Monday, February 25, 2008

ON TO HARVARD



What a week this has been. My memoir, Hats and Eyeglasses, was published on February 14th. Since then, I have gotten rave reviews in The New York Post, USA Today, Bloomberg News, The Times Picayune, AP, and half a dozen others. The New York Times ran an amazing piece by Joyce Wadler about me and my house in the Home section, and Tara Parker Pope blogged about Hats & Eyeglasses in her New York Times blog, WELL. I was on the Lenny Lopate show on WNYC, and did a standing-room-only reading at Barnes & Noble in Chelsea. This all seems an embarrassment of riches, but I'm remembering to enjoy the ride and not pooh-pooh the whole thing away.

And now, this college drop-out is heading to Harvard! Yup, leaving for Boston tomorrow for three days of TV (Wednesday morning's Good Morning Boston on Fox TV somewhere between 7:30 and 7:45 AM, and a half hour on BATV's Behind the Pages, which will be broadcast sometime in the next few weeks), taping Here and Now at WBUR, and capping it all off with a reading at the Harvard Coop Wednesday night at 7. So if you know anyone in Boston, tell them to come see me that night and to say hello. I love talking to the people who show up at my readings, and signing their copies of Hats & Eyeglasses.

Monday, February 11, 2008

FOUR DAYS TIL PUBLICATION



Here it is, four days before my publication date. Things are going great. The New York Times did an unbelievable story about me--- the great Joyce Wadler wrote it for the Home & Garden section, and I must admit that she really got me, AP wrote a really nice review that got picked up by hundreds of papers around the country and in Canada, there have been raves in magazines, from friends, from people I don't even know (all the reviews are on my website, www.marthafrankel.com).

So, why haven't I slept in two weeks? Am I going to become one of those writers who fret and never feel that they've reached their goal? Please, no. I hate that kind of thing. When I was reviewing books in the late 80's for DETAILS magazine, I listened to writers bitch and moan all the time. Either they were annoyed that other writers were getting more attention than they were, or they thought their editors had screwed with the essence of their book, or they were just miserable drunks who couldn't be happy because a cloud of nastiness and sadness hung over them.

A friend asked me last night when I was going to raise the glass of champagne, and I had a million excuses--- not til the book was out, not til my Amazon number broke ten thousand, not til I knew if it was a "Success."

And she laughed. "Isn't writing it, being honest about your addiction, and getting it published the "success"?

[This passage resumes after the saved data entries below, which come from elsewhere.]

Context: an optimization exercise on an open-source flow, tuned for small area, a short achievable clock period and few clock cycles per item. The choices shown serve that exercise and are no tape-out recipe. Where RTL was checked, it was by simulation tests only, not by an equivalence proof against the original. No activity file was given, so power comes from the tool's default toggle rates.

== before ==
==> flow/design.v <==
module chi_md5 (
    input  wire         clk,
    input  wire         rst,           
    input  wire         in_valid,
    output wire         in_ready,
    input  wire         in_first,
    input  wire [511:0] in_block,      
    output reg          out_valid,
    output wire [127:0] out_digest     
);
    localparam [31:0] IV_A = 32'h67452301;
    localparam [31:0] IV_B = 32'hefcdab89;
    localparam [31:0] IV_C = 32'h98badcfe;
    localparam [31:0] IV_D = 32'h10325476;
    localparam [2047:0] K_TAB = {
        32'heb86d391, 32'h2ad7d2bb, 32'hbd3af235, 32'hf7537e82,
        32'h4e0811a1, 32'ha3014314, 32'hfe2ce6e0, 32'h6fa87e4f,
        32'h85845dd1, 32'hffeff47d, 32'h8f0ccc92, 32'h655b59c3,
        32'hfc93a039, 32'hab9423a7, 32'h432aff97, 32'hf4292244,
        32'hc4ac5665, 32'h1fa27cf8, 32'he6db99e5, 32'hd9d4d039,
        32'h04881d05, 32'hd4ef3085, 32'heaa127fa, 32'h289b7ec6,
        32'hbebfbc70, 32'hf6bb4b60, 32'h4bdecfa9, 32'ha4beea44,
        32'hfde5380c, 32'h6d9d6122, 32'h8771f681, 32'hfffa3942,
        32'h8d2a4c8a, 32'h676f02d9, 32'hfcefa3f8, 32'ha9e3e905,
        32'h455a14ed, 32'hf4d50d87, 32'hc33707d6, 32'h21e1cde6,
        32'he7d3fbc8, 32'hd8a1e681, 32'h02441453, 32'hd62f105d,
        32'he9b6c7aa, 32'h265e5a51, 32'hc040b340, 32'hf61e2562,
        32'h49b40821, 32'ha679438e, 32'hfd987193, 32'h6b901122,
        32'h895cd7be, 32'hffff5bb1, 32'h8b44f7af, 32'h698098d8,
        32'hfd469501, 32'ha8304613, 32'h4787c62a, 32'hf57c0faf,
        32'hc1bdceee, 32'h242070db, 32'he8c7b756, 32'hd76aa478
    };
    localparam [31:0] RI_TAB = 32'h56e801bf;
    localparam [255:0] G_TAB = 256'h92b4d6f81a3c5e702fc9630da741eb85c72d83e94fa50b61fedcba9876543210;
    reg  [31:0] b, c, d;           
    reg  [31:0] fu, fv;            
    reg  [31:0] q0, q1, q2, q3;    
    reg  [31:0] t;                 
    reg  [31:0] mw;                
    reg  [5:0]  cnt;               
    reg  [1:0]  ri;                
    reg  [1:0]  rv;                
    reg         run;               
    reg         fin;               
    reg         pend;              
    reg         fst;               
    reg         fcur;              
    reg         ivc;               
    assign out_digest = {q1, q2, q3, q0};
    assign in_ready   = run && (cnt == 6'd62);   
    wire start = pend && !run;                   
    wire [5:0] cnt_nx = run ? ((cnt == 6'd0) ? 6'd0 : cnt + 6'd1) : (start ? 6'd1 : cnt);
    reg  [15:0] gh;                                
    wire        gx = run && (cnt != 6'd0);
    wire [15:0] gsel = ({16{gx}} & gh) | {14'd0, !run && start, !gx && !(!run && start)};
    reg  [31:0] mw_nx;
    integer j;
    always @(*) begin
        mw_nx = 32'd0;
        for (j = 0; j < 16; j = j + 1)
            mw_nx = mw_nx | (in_block[32*j +: 32] & {32{gsel[j]}});
    end
    wire [5:0] cnt_nx1 = cnt_nx + 6'd1;
    wire [31:0] kval  = K_TAB[{cnt, 5'b00000} +: 32];
    wire [31:0] asrc  = run ? d : (fst ? IV_A : (fin ? q1 : q0));
    wire [31:0] t_nx  = asrc + kval + mw;
    wire [31:0] f   = (b & fu) | (~b & fv);
    wire [31:0] sum = f + t;
    reg  [31:0] r1, r2;
    always @(*) begin
        case (ri)
            2'd0:    r1 = {sum[27:0], sum[31:28]};
            2'd1:    r1 = {sum[26:0], sum[31:27]};
            2'd2:    r1 = {sum[25:0], sum[31:26]};
            default: r1 = {sum[24:0], sum[31:25]};
        endcase
        case (rv)
            2'd0:    r2 = r1;
            2'd1:    r2 = {r1[26:0], r1[31:27]};
            2'd2:    r2 = {r1[21:0], r1[31:22]};
            default: r2 = {r1[15:0], r1[31:16]};
        endcase
    end
    wire [31:0] x = b + r2;
    wire        tail = fin || (run && (cnt == 6'd62 || cnt == 6'd63 || cnt == 6'd0));
    reg  [31:0] ivw;
    always @(*) begin
        casez ({fin, cnt[1:0]})
            3'b010:  ivw = IV_A;    
            3'b011:  ivw = IV_D;    
            3'b0??:  ivw = IV_C;    
            default: ivw = IV_B;    
        endcase
    end
    wire [31:0] hop  = fcur ? ivw : q0;
    wire [31:0] hsum = hop + b;
    wire        ld_iv = start && fst;
    wire [31:0] b_nx  = run ? x : (ld_iv ? IV_B : (fin ? hsum : q3));
    wire [31:0] c_nx  = run ? b : (ld_iv ? IV_C : (fin ? q3 : c));
    wire [31:0] d_nx  = run ? c : (ld_iv ? IV_D : (fin ? q2 : d));
    reg  [31:0] fu_nx, fv_nx;
    always @(*) begin
        case (cnt[5:4])
            2'd0:    begin fu_nx = c_nx;            fv_nx = d_nx;            end   
            2'd1:    begin fu_nx = c_nx | d_nx;     fv_nx = c_nx & ~d_nx;    end   
            2'd2:    begin fu_nx = ~(c_nx ^ d_nx);  fv_nx = c_nx ^ d_nx;     end   
            default: begin fu_nx = ~c_nx;           fv_nx = ~(c_nx ^ d_nx);  end   
        endcase
    end
    always @(posedge clk) begin
        ri   <= RI_TAB[{cnt[5:4], cnt[1:0], 1'b0} +: 2];
        rv   <= cnt[1:0];
        t    <= t_nx;
        cnt  <= rst ? 6'd0 : cnt_nx;
        mw   <= mw_nx;
        gh   <= 16'd1 << G_TAB[{cnt_nx1, 2'b00} +: 4];
        c    <= c_nx;
        d    <= d_nx;
        fu   <= fu_nx;
        fv   <= fv_nx;
        if (tail) begin
            q0 <= q1;  q1 <= q2;  q2 <= q3;  q3 <= hsum;
        end
        b    <= b_nx;
        if (rst) begin
            run       <= 1'b0;
            fin       <= 1'b0;
            pend      <= 1'b0;
            out_valid <= 1'b0;
            ivc       <= 1'b1;
        end else begin
            out_valid <= fin;
            fin       <= run && (cnt == 6'd0);
            if (run) begin
                if (cnt == 6'd0) run <= 1'b0;
            end else if (start) begin
                run  <= 1'b1;
                pend <= 1'b0;
                fcur <= fst;
            end
            if (in_valid && !pend && (run ? (cnt == 6'd0) : !start)) begin
                pend <= 1'b1;
                fst  <= in_first || ivc;
                ivc  <= 1'b0;
            end
        end
    end
endmodule
Settings: LEC_CHECK=0, ABC_AREA=1, CAP_MARGIN=20, CORE_MARGIN=2, CORE_UTILIZATION=40, SLEW_MARGIN=20, TNS_END_PERCENT=5; clock period 13.0 ns.
standard.sh (not shown) runs the stock make flow with config.mk's settings and CLKGATE_MAP_FILE= SYNTH_SCRIPT=/design/flow/synth_recipe.tcl, a recipe that flattens the netlist after the stock synthesis.
==> flow/flow/run.sh <==
#!/bin/bash
set -euo pipefail
export BUFFER_PORTS_ARGS="-buffer_cell sky130_fd_sc_hd__buf_1"
export SETUP_SLACK_MARGIN=9
bash standard.sh > standard.log 2>&1
before: all stages complete, timing, DRC and antenna checks passed
## Diff of input files: after against before
--- a/flow/design.v
+++ b/flow/design.v
@@ -35,22 +35,28 @@
     reg  [31:0] b, c, d;           
     reg  [31:0] fu, fv;            
     reg  [31:0] q0, q1, q2, q3;    
     reg  [31:0] t;                 
     reg  [31:0] mw;                
+    reg  [31:0] kv;                
     reg  [5:0]  cnt;               
     reg  [1:0]  ri;                
     reg  [1:0]  rv;                
     reg         run;               
+    reg         rdy;               
     reg         fin;               
     reg         pend;              
     reg         fst;               
     reg         fcur;              
+    reg  [3:0]  ivs;               
     reg         ivc;               
     assign out_digest = {q1, q2, q3, q0};
-    assign in_ready   = run && (cnt == 6'd62);   
+    assign in_ready   = rdy;                     
     wire start = pend && !run;                   
+    wire run_nx  = !rst && (run ? (cnt != 6'd0) : start);
+    wire fin_nx  = !rst && run && (cnt == 6'd0);
+    wire fcur_nx = (!run && start) ? fst : fcur;
     wire [5:0] cnt_nx = run ? ((cnt == 6'd0) ? 6'd0 : cnt + 6'd1) : (start ? 6'd1 : cnt);
     reg  [15:0] gh;                                
     wire        gx = run && (cnt != 6'd0);
     wire [15:0] gsel = ({16{gx}} & gh) | {14'd0, !run && start, !gx && !(!run && start)};
     reg  [31:0] mw_nx;
@@ -59,13 +65,12 @@
         mw_nx = 32'd0;
         for (j = 0; j < 16; j = j + 1)
             mw_nx = mw_nx | (in_block[32*j +: 32] & {32{gsel[j]}});
     end
     wire [5:0] cnt_nx1 = cnt_nx + 6'd1;
-    wire [31:0] kval  = K_TAB[{cnt, 5'b00000} +: 32];
     wire [31:0] asrc  = run ? d : (fst ? IV_A : (fin ? q1 : q0));
-    wire [31:0] t_nx  = asrc + kval + mw;
+    wire [31:0] t_nx  = asrc + kv + mw;
     wire [31:0] f   = (b & fu) | (~b & fv);
     wire [31:0] sum = f + t;
     reg  [31:0] r1, r2;
     always @(*) begin
         case (ri)
@@ -81,19 +86,12 @@
             default: r2 = {r1[15:0], r1[31:16]};
         endcase
     end
     wire [31:0] x = b + r2;
     wire        tail = fin || (run && (cnt == 6'd62 || cnt == 6'd63 || cnt == 6'd0));
-    reg  [31:0] ivw;
-    always @(*) begin
-        casez ({fin, cnt[1:0]})
-            3'b010:  ivw = IV_A;    
-            3'b011:  ivw = IV_D;    
-            3'b0??:  ivw = IV_C;    
-            default: ivw = IV_B;    
-        endcase
-    end
+    wire [31:0] ivw  = ({32{ivs[0]}} & IV_A) | ({32{ivs[1]}} & IV_D)
+                     | ({32{ivs[2]}} & IV_C) | ({32{ivs[3]}} & IV_B);
     wire [31:0] hop  = fcur ? ivw : q0;
     wire [31:0] hsum = hop + b;
     wire        ld_iv = start && fst;
     wire [31:0] b_nx  = run ? x : (ld_iv ? IV_B : (fin ? hsum : q3));
     wire [31:0] c_nx  = run ? b : (ld_iv ? IV_C : (fin ? q3 : c));
@@ -111,10 +109,12 @@
         ri   <= RI_TAB[{cnt[5:4], cnt[1:0], 1'b0} +: 2];
         rv   <= cnt[1:0];
         t    <= t_nx;
         cnt  <= rst ? 6'd0 : cnt_nx;
         mw   <= mw_nx;
+        kv   <= K_TAB[{cnt_nx, 5'b00000} +: 32];
+        ivs  <= {4{fcur_nx}} & {fin_nx, run_nx && (cnt_nx == 6'd0), run_nx && (cnt_nx == 6'd63), run_nx && (cnt_nx == 6'd62)};
         gh   <= 16'd1 << G_TAB[{cnt_nx1, 2'b00} +: 4];
         c    <= c_nx;
         d    <= d_nx;
         fu   <= fu_nx;
         fv   <= fv_nx;
@@ -125,13 +125,15 @@
         if (rst) begin
             run       <= 1'b0;
             fin       <= 1'b0;
             pend      <= 1'b0;
             out_valid <= 1'b0;
+            rdy       <= 1'b0;
             ivc       <= 1'b1;
         end else begin
             out_valid <= fin;
+            rdy       <= run && (cnt == 6'd61);
             fin       <= run && (cnt == 6'd0);
             if (run) begin
                 if (cnt == 6'd0) run <= 1'b0;
             end else if (start) begin
                 run  <= 1'b1;
==> comparison <==
- Going from before to after, critical path depth went down, via total after detailed routing went down, area of all placed cells without fillers went down.
- Higher non-clock buffer count was reported by before, not after.
- Post-DP HPWL on after is ahead of before.
- Delta (after minus before): clock network power share saw an increase; post-synthesis adder-cell area fraction saw a decrease.
- after: done, clean on timing, DRC and antenna
Testbench counts of after, summed over its fixed seeds: cycles 219,066, blocks 3,370.
No functional check of the RTL was part of before.

[separate check: timing with driven ports]
The results above use ideal ports. As a check the final layouts listed here were re-extracted and re-timed, cells and wires unchanged.
Step 1 assumes that a clkbuf_16 drives the clock port and a buf_2 every other input.
Step 2 moves the port delays by t, midway between the first and last clock arrival at a register: inputs arrive t later, outputs are due t later. That takes back most of the time a late clock gives input paths.
Three values: ideal ports, drivers, drivers and shift; two values: the first two.
| run | t, ns | setup WS [ns] | worst register clock-pin slew, ns |
|---|---|---|---|
| before | 0.672 | 7.945 / 7.945 / 7.945 | 0.07 / 0.07 |
| after | 0.677 | 8.114 / 8.114 / 7.756 | 0.07 / 0.07 |
After both steps setup and hold are still met in every run listed. For after, which loses most, drivers alone change the setup slack by 0.000 ns; drivers and shift together by -0.358 ns.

That really made me shut my mouth. Which, if you know me or not, is not the usual thing for me. But it did make me think that if I can't enjoy the journey, I'm screwed. This book is the most liberating thing I could have ever hoped to do. I hid my addiction from everyone I knew, and now they all know. And you know what? No one has turned away from me, no one is mad. My family and friends have embraced me in a way that I could never have imagined.

So here it is, four days before pub date, and I'm doing it--- I'm raising that freaking glass and toasting Hats and Eyeglasses. And I hope you will, too.